用語集 最終更新 2026.06.19

レプリケーション

レプリケーション (replication) は、あるデータベースの内容を、別のサーバー上のデータベースへ複製し、変更を継続的に同期し続ける仕組み です。 主に 可用性を高める 読み取り負荷を分散する バックアップや分析用にデータを逃がす といった目的で使われます。

まず押さえたいポイント

  • 書き込みを受ける 主系 (プライマリ / マスター) と、複製を受け取る 複製系 (レプリカ / スレーブ) がある
  • 主系の変更が、複製系へ自動で反映され続ける
  • 主系が落ちても複製系へ切り替えれば (フェイルオーバー) 止まりにくくなる

主な方式

  • 非同期レプリケーション — 主系は複製の完了を待たずに応答する。速いが、わずかな遅れ (レプリケーションラグ) が出る
  • 同期レプリケーション — 複製の完了を待ってから応答する。
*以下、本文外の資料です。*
Source: an optimization exercise on an open RTL-to-GDS flow (aim: small area and a short achievable clock period). Production flows keep margins and buffers that such runs may drop.
The RTL was checked by simulation tests, not by an equivalence proof against the original design.
No activity file was given, so power comes from the tool's default toggle rates.

--- flow/flow/run.sh ---
#!/bin/bash
set -euo pipefail
export BUFFER_PORTS_ARGS="-buffer_cell sky130_fd_sc_hd__buf_1"
export SETUP_SLACK_MARGIN=5.2
export CTS_ARGS="-sink_clustering_enable -repair_clock_nets -buf_list sky130_fd_sc_hd__clkbuf_8 -dont_use_dummy_load"
bash standard.sh > make.log 2>&1
--- flow/standard.sh ---
#!/bin/bash
# synth_recipe.tcl (not shown) runs the flow's synth.tcl, then flattens the netlist and writes it again
# the make line also repeats each setting of config.mk as NAME=value (left out here)
make -C /OpenROAD-flow-scripts/flow DESIGN_CONFIG=/design/flow/config.mk WORK_HOME=/design/flow/orfs CLKGATE_MAP_FILE= SYNTH_SCRIPT=/design/flow/synth_recipe.tcl "${@:-finish}"
--- flow/config.mk ---
export PLATFORM = sky130hd
export DESIGN_NAME = SyncFP32Adder2
export DESIGN_NICKNAME = SyncFP32Adder2
export VERILOG_FILES = /design/flow/design.v
export SDC_FILE = /design/flow/constraint.sdc
export NUM_CORES = 8
export LEC_CHECK = 0
export ABC_AREA = 1
export CAP_MARGIN = 20
export CORE_MARGIN = 2
export CORE_UTILIZATION = 55
export PLACE_DENSITY = 0.85
export SLEW_MARGIN = 20
--- flow/constraint.sdc ---
create_clock -name core_clock -period 9.5 [get_ports {clk}]
set_input_delay 1.9000 -clock core_clock [delete_from_list [all_inputs] [get_ports {clk}]]
set_output_delay 1.9000 -clock core_clock [all_outputs]
set_load 0.01 [all_outputs]
--- flow/design.v ---
module FP32Adder2_align(
    input  wire [31:0] a,
    input  wire [31:0] b,
    output wire        l_sign,
    output wire [7:0]  l_exp1,    
    output wire [23:0] l_manx,    
    output wire        sub,
    output wire [23:0] t_man,     
    output wire [1:0]  t_sh       
);
    assign sub = a[31] ^ b[31];
    wire [7:0] ea = a[30:23];
    wire [7:0] eb = b[30:23];
    wire [7:0] y;
    wire       c;
    sub8 ed(.x(ea), .y(eb), .d(y), .gt(c));
    wire [7:0] s  = y ^ {8{~c}};
    wire       far = |s[7:5];                   
    wire       ha = |ea;
    wire       hb = |eb;
    wire [23:0] ta = {ha, a[22:0]};
    wire [23:0] tb = {hb, b[22:0]};
    wire [23:0] t  = c ? {1'b0, tb[23:1]} : ta;
    wire [23:0] t1 = t >> {s[3:2], 2'b00};
    assign t_man  = far ? 24'd0 : s[4] ? {16'd0, t1[23:16]} : t1;
    assign t_sh   = s[1:0];
    wire [7:0] el = c ? ea : eb;
    assign l_exp1 = el + 8'd1;
    assign l_manx = (c ? ta : tb) ^ {24{sub}};
    assign l_sign = c ? a[31] : b[31];
endmodule
module sub8(
    input  wire [7:0] x,
    input  wire [7:0] y,
    output wire [7:0] d,
    output wire       gt
);
    wire [7:0] p = x ^ ~y;
    wire [7:0] g = x & ~y;
    wire [7:0] gl [0:3];
    wire [7:0] pl [0:3];
    assign gl[0] = g;
    assign pl[0] = p;
    genvar l, i;
    generate
        for (l = 0; l < 3; l = l + 1) begin : lv
            for (i = 0; i < 8; i = i + 1) begin : bt
                if ((i >> l) & 1) begin : m
                    localparam integer J = ((i >> l) << l) - 1;
                    assign gl[l+1][i] = gl[l][i] | (pl[l][i] & gl[l][J]);
                    assign pl[l+1][i] = pl[l][i] & pl[l][J];
                end else begin : t
                    assign gl[l+1][i] = gl[l][i];
                    assign pl[l+1][i] = pl[l][i];
                end
            end
        end
    endgenerate
    assign d  = p ^ {gl[3][6:0], 1'b0};
    assign gt = gl[3][7];
endmodule
module FP32Adder2(
    input  wire        l_sign,
    input  wire [23:0] l_manx,
    input  wire        sub,
    input  wire [23:0] t_man,
    input  wire [1:0]  t_sh,
    output wire [24:0] v,         
    output wire [4:0]  sh,        
    output wire        q,         
    output wire        sign
);
    wire [23:0] B  = t_man >> t_sh;
    wire [23:0] p0 = l_manx ^ B;
    wire [23:0] g0 = l_manx & B;
    wire [23:0] G, P;
    prefix24 pt(.g(g0), .p(p0), .G(G), .P(P));
    wire        co = G[23];              
    wire [23:0] m;
    assign m[0] = sub;
    assign m[23:1] = sub ? (co ? G[22:0] | P[22:0] : ~G[22:0]) : G[22:0];
    wire [23:0] r   = p0 ^ m;
    wire        ovf = co & ~sub;         
    wire [31:0] x = {1'b0, r[23:12], r[11] | r[10], r[9:0], 1'b0, 7'h7f};
    wire [4:0]  lz;
    lzc32 lzc(.x(x), .n(lz), .z());
    wire [24:0] v0 = {ovf, r};
    assign v    = sh[4] ? {v0[8:0], 16'd0} : v0;
    assign sh   = sub ? lz : {4'd0, ~ovf};
    assign q    = sub & ~|r[23:11];
    assign sign = l_sign ^ (sub & co);
endmodule
module FP32Adder2_norm(
    input  wire [24:0] v,
    input  wire [4:0]  sh,
    input  wire        q,
    input  wire [7:0]  l_exp1,
    input  wire        off,       
    output wire [22:0] mant,
    output wire [7:0]  exp,
    output wire        ovf
);
    wire [24:0] n = v << sh[3:0];
    assign mant = {n[23] & ~q, n[22:1]} & {23{~off}};
    wire zero = sh[4] & sh[3];
    wire [6:0] el = {1'b0, l_exp1[4:0], 1'b1} + {1'b0, ~sh, ~q};
    wire [2:0] hm = l_exp1[7:5] - 3'd1;
    wire [7:0] e  = {el[6] ? l_exp1[7:5] : hm, el[5:1]};
    assign exp = (zero | off) ? 8'd0 : e;
    wire [7:0] d  = l_exp1 ^ {3'd0, sh};
    wire [7:0] m;
    assign m[0] = 1'b1;
    genvar i;
    generate for (i = 1; i < 8; i = i + 1) begin : tm
        assign m[i] = &l_exp1[i-1:0];
    end endgenerate
    wire top = q ? ~|d : ~|(d ^ m);
    assign ovf = ~off & (~|l_exp1 | (~zero & top));
endmodule
module prefix24(
    input  wire [23:0] g,
    input  wire [23:0] p,
    output wire [23:0] G,
    output wire [23:0] P
);
    wire [23:0] gl [0:5];
    wire [23:0] pl [0:5];
    assign gl[0] = g;
    assign pl[0] = p;
    genvar l, i;
    generate
        for (l = 0; l < 5; l = l + 1) begin : lv
            for (i = 0; i < 24; i = i + 1) begin : bt
                if ((i >> l) & 1) begin : m
                    localparam integer J = ((i >> l) << l) - 1;
                    assign gl[l+1][i] = gl[l][i] | (pl[l][i] & gl[l][J]);
                    assign pl[l+1][i] = pl[l][i] & pl[l][J];
                end else begin : t
                    assign gl[l+1][i] = gl[l][i];
                    assign pl[l+1][i] = pl[l][i];
                end
            end
        end
    endgenerate
    assign G = gl[5];
    assign P = pl[5];
endmodule
module lzc32(
    input  wire [31:0] x,
    output wire [4:0]  n,
    output wire        z
);
    wire [15:0] a1;  wire [15:0] c1;
    wire [7:0]  a2;  wire [15:0] c2;
    wire [3:0]  a3;  wire [11:0] c3;
    wire [1:0]  a4;  wire [7:0]  c4;
    genvar i;
    generate
        for (i = 0; i < 16; i = i + 1) begin : l1
            assign a1[i] = x[2*i+1] | x[2*i];
            assign c1[i] = ~x[2*i+1];
        end
        for (i = 0; i < 8; i = i + 1) begin : l2
            assign a2[i] = a1[2*i+1] | a1[2*i];
            assign c2[2*i+1:2*i] = a1[2*i+1] ? {1'b0, c1[2*i+1]} : {1'b1, c1[2*i]};
        end
        for (i = 0; i < 4; i = i + 1) begin : l3
            assign a3[i] = a2[2*i+1] | a2[2*i];
            assign c3[3*i+2:3*i] = a2[2*i+1] ? {1'b0, c2[4*i+3:4*i+2]} : {1'b1, c2[4*i+1:4*i]};
        end
        for (i = 0; i < 2; i = i + 1) begin : l4
            assign a4[i] = a3[2*i+1] | a3[2*i];
            assign c4[4*i+3:4*i] = a3[2*i+1] ? {1'b0, c3[6*i+5:6*i+3]} : {1'b1, c3[6*i+2:6*i]};
        end
    endgenerate
    assign z = ~(a4[1] | a4[0]);
    assign n = a4[1] ? {1'b0, c4[7:4]} : {1'b1, c4[3:0]};
endmodule
module SyncFP32Adder2(
    input wire [31:0] a,
    input wire [31:0] b,
    output wire [31:0] S,
    output wire Overflow,
    input wire clk,
    input wire rst
);
    wire        l_sign_d, sub_d;
    wire [7:0]  l_exp1_d;
    wire [23:0] l_manx_d;
    wire [23:0] t_man_d;
    wire [1:0]  t_sh_d;
    FP32Adder2_align align(
        .a(a), .b(b),
        .l_sign(l_sign_d), .l_exp1(l_exp1_d), .l_manx(l_manx_d),
        .sub(sub_d), .t_man(t_man_d), .t_sh(t_sh_d)
    );
    reg        l_sign_q, sub_q;
    reg [7:0]  l_exp1_q;
    reg [23:0] l_manx_q;
    reg [23:0] t_man_q;
    reg [1:0]  t_sh_q;
    wire [24:0] v_d;
    wire [4:0]  sh_d;
    wire        q_d, sign_d;
    FP32Adder2 add(
        .l_sign(l_sign_q), .l_manx(l_manx_q),
        .sub(sub_q), .t_man(t_man_q), .t_sh(t_sh_q),
        .v(v_d), .sh(sh_d), .q(q_d), .sign(sign_d)
    );
    reg [24:0] v_q;
    reg [4:0]  sh_q;
    reg        q_q, sign_q;
    reg [7:0]  l_exp1_2q;
    reg first, off;
    always @(posedge clk, posedge rst) begin
        if (rst) begin
            first <= 1'b1;
            off   <= 1'b1;
        end else begin
            first <= 1'b0;
            off   <= first;
        end
    end
    always @(posedge clk) begin
        l_sign_q  <= l_sign_d;
        sub_q     <= sub_d;
        l_exp1_q  <= l_exp1_d;
        l_manx_q  <= l_manx_d;
        t_man_q   <= t_man_d;
        t_sh_q    <= t_sh_d;
        v_q       <= v_d;
        sh_q      <= sh_d;
        q_q       <= q_d;
        sign_q    <= sign_d;
        l_exp1_2q <= l_exp1_q;
    end
    wire [22:0] mant;
    wire [7:0]  exp;
    wire        ovf;
    FP32Adder2_norm norm(
        .v(v_q), .sh(sh_q), .q(q_q), .l_exp1(l_exp1_2q), .off(off),
        .mant(mant), .exp(exp), .ovf(ovf)
    );
    assign S = {sign_q & ~off, exp, mant};
    assign Overflow = ovf;
endmodule
==> impl_results.md, run 1 <==
- Status: timing/DRC/antenna clean
- Worst-case clock buffer depth: 2
- CP startpoint: sh_q[0]
- Root Buffer: clkbuf_8
- Mapped Nets: around 1400
- RSZ-0062 raised after global routing: yes
- Critical path endpoint category: output pin
- Yosys top cell area share: 23.9%
- Iteration-0 DRC Markers: approximately 580
- Initial Utilization: ~57%
- Peak VDD IR: 95.1 uV
- Worst slew pin tran: between 0.9 and 1 ns
- Required @ worst endpoint: about 7.6 ns
- Nets: 1521
- Clk latency of the worst-skew pair: 0.37 ns
- EDFF count, synth: 0
- Reg-to-reg startpoint: t_sh_q[0]
- DP Wirelength: 15900 um
- Ys Warns: 3
- Fin crit share: 44.3%
- Max Used Layer: met4
- Metal3 WL: 1270 um
- Clock Skew: 0.0218 ns
- Hold Crit Class: reg -> reg
- Die ar.: 16100 um^2
- Antenna violations before repair: 0
- Placed cell count: 1554
- Sink Count: around 100
- Post-DR vias/cell: 5.43
- Number of CTS-inserted buffers: 9
- Row Count: 44
- Crit path DAT: 2.30 ns
- CP Cell Sequence: buf_12 > fa_2 > nor2_4 > o21a_1 > nor2_2 > o21ai_1 > a21oi_2 > buf_4 > a211oi_2 > buf_2
- Die Ht: roughly 130 um
- I/O pin total: 99
- Post-route DRC violation count: 0
- Number of detailed-route iterations in the first pass: 5
- Synth top area cells: dfxtp_1 (24%), nand2_1 (20%), o21ai_0 (7.6%), inv_1 (6.7%), ha_1 (6.0%)
- Final Hold Vio Count: 0
- WL met1: about 9100 um
- Worst r2r dst: v_q[1]
- Port Buffers: 98
- Share of layout cells above drive strength 1: 9.87%
- Max-slew headroom: 33.8%
- Post-route ant nets: 0
- Vias in the first global route: 7621
- Most used flip-flop cell after synthesis: dfxtp_1
- Final instance area: 9430 um^2
- Non-Filler Instances: 1593
- Final wirelength: 21400 um
- Placed instance area: 8760 um^2
- Startpoint types: register
- CP max stage cell: fa_2
- Netlist Area Pre-Place: between 8000 and 9000 um^2
- CP endpoint: S[29]
- Max Clk Rate: 238 MHz
- Max-slew violations: 0
- Horiz. Die Dim: 127 um
- Worst path max stage delay: 0.37 ns
- Routed wire length per instance: 13.4 um
- Max Cap Viol: 0
- Syn-to-layout area delta: 13.5%
- Met2 WL post-DR: 9940 um
- H-tree levels: 3
- Total power: 2.27 mW
- Core area: 14600 um^2
- Cell taking the most area after synthesis: dfxtp_1
- Min Tclk post-route: 4.20 ns
- P per Cell Area: 241 nW/um^2
- TNS Setup: 0 ns
- Post-layout util: 64.4%
- Clk pin slew, worst setup/hold paths: approximately 0.09 ns
- Placer congestion estimate: 0.968
- TritonCTS clock tree: built
- Pin count of the biggest net entering global routing: 34
- Ys async rst share: 1.98%
- Flop2flop setup slack: between 5 and 6 ns
- Syn Area/Cell: 6.32 um^2
- Cell variety after synth: 60
- FF+latch count, synth: around 100
- DR vias: 8652
- Sequential share of the synthesized area: 24.5%
- Total track usage: 25.6%
- Final antenna diode count: 0
- Critical Path Fanout Max: 14
- Grt ovf: 0
- Cells after Synth: between 1000 and 1500
- Lkg Pwr: 4.72 nW
- Final setup viols: 0
- First-pass GRT wire length: 34400 um
- R2R depth: 27
- Critical setup path kind: reg -> out
## sequential cells by signal, summed over array words and instances (netlist names), 2 cells and up
register	count
sh_q	5
t_sh_q	2
l_exp1_q	8
t_man_q	24
v_q	24
l_exp1_2q	8
l_manx_q	24
## layout by cell type, fill, tap and decap left out, types with 4 or more instances in the layout
cell type / count
nand3_2: 4
clkbuf_8: 9
nor4_1: 6
a22oi_1: 5
nor2_1: 75
xnor2_1: 5
nor3_1: 10
buf_1: 94
mux2i_1: 33
xor2_1: 38
ha_1: 39
a21o_1: 4
a32oi_1: 4
a21oi_1: 41
nand3_1: 49
buf_4: 25
or2_2: 4
nor2_4: 4
a31oi_1: 5
clkinvlp_4: 5
dfxtp_1: 95
nand2_4: 5
o21bai_1: 6
o21ai_0: 120
nand2_1: 438
o31ai_1: 4
nor2_2: 10
o21ai_1: 5
nand4_1: 11
inv_1: 143
nand2_2: 16
a211oi_1: 7
inv_2: 8
o22ai_1: 13
## cell usage after synthesis (all sizes together) (4+ instances only)
library cell    n
buf            12
nand3          54
nor3           12
a21oi          45
o31ai           4
ha             40
nor4            7
nand4          11
a32oi           4
a211oi          8
xnor2           7
dfxtp          99
clkbuf         38
fa              4
a21o            4
nand2         461
o21ai         128
a31oi           5
o21bai          9
nor2           91
a22oi           5
xor2           40
or2             5
mux2i          33
o22ai          13
inv           154
## power by group
group	total, mW	switching (mW)	internal (mW)	leakage [nW]
Sequential	0.608	0.0654	0.542	0.848
Combinational	1.46	0.946	0.511	3.81
Clock	0.209	0.124	0.0851	0.0647
Total	2.27	1.14	1.14	4.72
## area by class of cell
| cell class | count | area (um^2) |
|---|---|---|
| timing repair inverter | 2 | 12.5 |
| sequential | 101 | 2050 |
| tap | 184 | 230 |
| multi-input combinational | 1009 | 5640 |
| timing repair buffer | 131 | 751 |
| fill | 1297 | 5220 |
| inverter | 157 | 619 |
| clock buffer | 9 | 124 |
## critical path: cells and delay by family (launching register included)
family / cells / cell delay [ns]
fa+ha+maj: 1 / 0.37
buf+inv: 3 / 0.48
compound gates: 4 / 0.57
flops: 1 / 0.36
simple gates: 2 / 0.17
## worst min-delay path by stage
stage | from | end | slack (ns) | cells after the start
2_1_floorplan | l_exp1_q[0] | l_exp1_2q[0] | 0.31 | 0
3_3_place_gp | l_exp1_q[7] | l_exp1_2q[7] | 0.31 | 0
3_5_place_dp | l_exp1_q[1] | l_exp1_2q[1] | 0.31 | 0
4_1_cts | l_exp1_q[0] | l_exp1_2q[0] | 0.31 | 0
5_1_grt | l_exp1_q[0] | l_exp1_2q[0] | 0.31 | 0
6_report | l_exp1_q[0] | l_exp1_2q[0] | 0.31 | 0
## cells by family (layout without fill, tap and decap cells)
| logic type | count (synthesis) | after routing | share of synthesized area (%) |
|---|---|---|---|
| AO/OA/AOI/OAI | 238 | 238 | 16.6 |
| flip-flops | 101 | 101 | 24.5 |
| AND/OR/NAND/NOR | 644 | 646 | 33.3 |
| adder cells (fa/ha/maj) | 44 | 44 | 6.99 |
| multiplexers | 33 | 33 | 3.98 |
| buffers and inverters | 207 | 299 | 9.67 |
| XOR/XNOR | 47 | 47 | 4.95 |
| other | 1 | 1 | 0.0451 |
## per-layer routing
metal	vias up	global-route usage [%]
li1	4439	-
met1	3772	32.1
met2	365	43.1
met3	76	2.57
met4	0	14.1
met5	-	0
## timing repair
item / in CTS / in global routing
gates resized for setup: 29 / 40
endpoints found under the setup margin: 58 / 73
cloned: 4 / 4
pin swaps: 2 / 8
setup buffers: 5 / 17
hold buffers: 0 / 0
## through the flow
step | setup WS [ns] | hold slack, ns
floorplan | 5.23 | 0.310
global placement | 4.26 | 0.311
detailed placement | 4.07 | 0.312
CTS | 5.15 | 0.315
global route | 5.18 | 0.313
finish | 5.30 | 0.315
==> run 2, diff against run 1 <==
--- a/flow/flow/run.sh
+++ b/flow/flow/run.sh
@@ -4,3 +4,4 @@
 export SETUP_SLACK_MARGIN=5.2
 export CTS_ARGS="-sink_clustering_enable -repair_clock_nets -buf_list sky130_fd_sc_hd__clkbuf_8 -dont_use_dummy_load"
+export SKIP_GATE_CLONING=1
 bash standard.sh > make.log 2>&1
--- a/flow/config.mk
+++ b/flow/config.mk
@@ -10,4 +10,4 @@
 export CORE_MARGIN = 2
 export CORE_UTILIZATION = 55
-export PLACE_DENSITY = 0.85
+export PLACE_DENSITY = 0.8
 export SLEW_MARGIN = 20
==> run 2 against run 1 <==
Still clean. Fmax rose by 0.73%. Worst setup slack improved by 0.030 ns. Wire length grew 0.58%. Sequential share of layout area increased by 0.39 points. Cell count down 0.82%. Highest routed layer unchanged.
==> impl_results.md, run 2 <==
- Max Clk Rate: 240 MHz (+0.73%)
- Max-slew headroom: 36.3% (+2.5 points)
- Commonest cells after routing, fill and taps aside: nand2_1 (439), inv_1 (143), o21ai_0 (116), buf_1 (94), dfxtp_1 (94)
- Clk latency of the worst-skew pair: 0.37 ns (about the same)
- Syn Area/Cell: 6.32 um^2 (unchanged)
- Total track usage: 25.8% (+0.24 points)
- Peak VDD IR: 92.3 uV (-3.0%)
- Post-layout util: 63.3% (-1.0 points)
- Crit path DAT: 2.27 ns (-0.03 ns)
- TNS Setup: 0 ns (unchanged)
- Core area: 14600 um^2 (unchanged)
- Sequential cell area: 2050 um^2 (+0.18%)
- Commonest non-fill, non-tap cell in the layout: nand2_1
- EDFF count, synth: 0 (unchanged)
- I/O pin total: 99 (unchanged)
- Biggest regs: l_manx_q (24), t_man_q (24), v_q (24)
- H-tree levels: 3 (unchanged)
- Reg-to-reg startpoint: t_sh_q[0]
- Antenna violations before repair: 0 (unchanged)
- Worst path bufs/invs: 3 (unchanged)
- Sink Count: 101 (unchanged)
- Horiz. Die Dim: 127 um (unchanged)
- Number of detailed-route iterations in the first pass: 7 (+2)
- Hold Path Sink: l_exp1_2q[6]
- Min Tclk post-route: 4.17 ns (-0.0304 ns)
- R2R depth: 27 (unchanged)
- Required @ worst endpoint: 7.60 ns (about the same)
- CP top delay family: compound AO/OA/AOI/OAI gates
- Mapped Nets: 1425 (unchanged)
- Clk pin slew, worst setup/hold paths: 0.09 ns (about the same)
- Final wirelength: 21500 um (+0.58%)
- Post-route ant nets: 0 (unchanged)
- Startpoint of the worst hold path: l_exp1_q[6]
- Mux contribution to synthesized area: 3.98% (unchanged)
- Nets: 1508 (-0.85%)
- DR vias: 8521 (-1.5%)
- Max-slew violations: 0 (unchanged)
- Worst-case clock buffer depth: 2 (unchanged)
- Ys Warns: 3 (unchanged)
- Fillers: 1373 (+5.9%)
- First-pass GRT wire length: 34400 um (+0.18%)
- Placer congestion estimate: 0.957 (-1.1%)
- Hold_ws: 0.332 ns (+0.0178 ns)
- Worst r2r dst: v_q[1]
- Hold Path Depth: 0 (unchanged)
- FF+latch count, synth: 101 (unchanged)
- Footprint of the multi-input gates: 5630 um^2 (-0.22%)
- Placed instance area: 8750 um^2 (about the same)
- CP Cell Sequence: clkinvlp_4 > ha_4 > inv_2 > nor2_2 > o21a_1 > nor2_2 > o21ai_1 > a21oi_2 > nand2_1 > a21oi_1 > clkbuf_2
- TritonCTS clock tree: built
- Initial Utilization: 56.7% (unchanged)
- Cells after Synth: 1315 (unchanged)
- Die Ht: 127 um (unchanged)
- Pin count of the biggest net entering global routing: 67 (+97%)
- Synth top area cells: dfxtp_1 (24%), nand2_1 (20%), o21ai_0 (7.6%), inv_1 (6.7%), ha_1 (6.0%)
- Post-Synth XOR/XNOR Area: 4.95% (unchanged)
- CP max stage cell: dfxtp_4
- Root Buffer: clkbuf_8
- Worst path max stage delay: 0.37 ns (about the same)
- P per Cell Area: 244 nW/um^2 (+1.3%)
- Final antenna diode count: 0 (unchanged)
- RSZ-0062 raised after global routing: no
- Netlist Area Pre-Place: 8310 um^2 (unchanged)
- Cell variety after synth: 60 (unchanged)
- Status: timing/DRC/antenna clean
- Number of CTS-inserted buffers: 9 (unchanged)
- Ys async rst share: 1.98% (unchanged)
- Critical Path Fanout Max: 4 (-10)
- Routed wire length per instance: 13.6 um (+1.4%)
- Final Hold Vio Count: 0 (unchanged)
- Largest family of logic cells by synthesized area: simple AND/OR/NAND/NOR gates
- Iteration-0 DRC Markers: 521 (-9.5%)
- Compound-Gate Fraction of Synth Area: 16.6% (unchanged)
- Fin crit share: 43.9% (-0.32 points)
- Max Cap Viol: 0 (unchanged)
- Grt ovf: 0 (unchanged)
- Crit path top cell by count: nor2_2
- DP Wirelength: 16400 um (+3.3%)
- Post-DR vias/cell: 5.39 (-0.70%)
- Syn-to-layout area delta: 11.7%
- Total power: 2.27 mW (-0.29%)
- Final setup viols: 0 (unchanged)
- Most used flip-flop cell after synthesis: dfxtp_1
- CTS Hold Bufs: 0 (unchanged)
- Row Count: 44 (unchanged)
- Flop2flop setup slack: 5.48 ns (-0.08 ns)
- Final instance area: 9280 um^2 (-1.6%)
- Critical setup path kind: reg -> out
- Post-synth top cells: nand2_1 (442), inv_1 (148), o21ai_0 (126)
- Startpoint types: register
- Vias in the first global route: 7391 (-3.0%)
- Sequential share of the synthesized area: 24.5% (unchanged)
- Die ar.: 16100 um^2 (unchanged)
- Worst slew pin tran: 0.954 ns (-0.0374 ns)
- Most frequent cell after synthesis: nand2_1
- Post-route DRC violation count: 0 (unchanged)
- Yosys top cell area share: 23.9% (unchanged)
- Adder-Cell Fraction of Synth Area: 6.99% (unchanged)
- Simple-Gate Fraction of Synth Area: 33.3% (unchanged)
- Clock Skew: 0.0295 ns (+0.00770 ns)
- Port Buffers: 98 (unchanged)
- Hold Crit Class: reg -> reg
- Cell taking the most area after synthesis: dfxtp_1
- Critical path endpoint category: output pin
- Lkg Pwr: 4.62 nW (-2.2%)
- Share of layout cells above drive strength 1: 8.81% (-1.1 points)
==> run 2: metal layers <==
metal	wire [um]	GRT usage, %
met1	9380	33.8
met2	9950	42.8
met3	1270	3.16
met4	908	11.4
met5	0	0
==> run 2: layout make-up <==
| type | count | area share [%] |
|---|---|---|
| Sequential cell | 101 | 22.1 |
| Multi-Input combinational cell | 1007 | 60.7 |
| Timing Repair Buffer | 122 | 6.68 |
| Inverter | 157 | 6.70 |
| Tap cell | 184 | 2.48 |
| Clock buffer | 9 | 1.34 |
==> run 2: what timing repair did <==
| action | CTS | global route |
|---|---|---|
| pin swaps | 1 | 9 |
| resized for setup | 27 | 49 |
| buffers inserted | 8 | 10 |
| setup endpoints to repair | 81 | 51 |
整合性は高いが、書き込みが遅くなりやすい

多くのシステムは、性能を優先して非同期を使い、遅延を許容できない部分だけ同期を検討します。

主な用途

  • 可用性の向上 — 主系が落ちても複製系へ切り替えてサービスを継続する
  • 読み取りの分散リードレプリカとして参照クエリを逃がし、主系の負荷を下げる
  • バックアップ・分析 — 本番に影響を与えずに、複製側でバックアップや重い集計を実行する
  • 地理的な分散 — 利用者に近い拠点へ複製を置き、アクセスを速くする

同じ「複製」でも、目的によって構成や同期方式の選び方が変わります。

注意点 (レプリケーションラグ)

非同期では、主系に書いた直後に複製系を読むと、まだ反映されていない古いデータ が返ることがあります。 たとえば 投稿した直後に一覧へ出てこない といった現象です。リードレプリカで読み取りを分散するときは、この遅延を考慮した設計が必要です。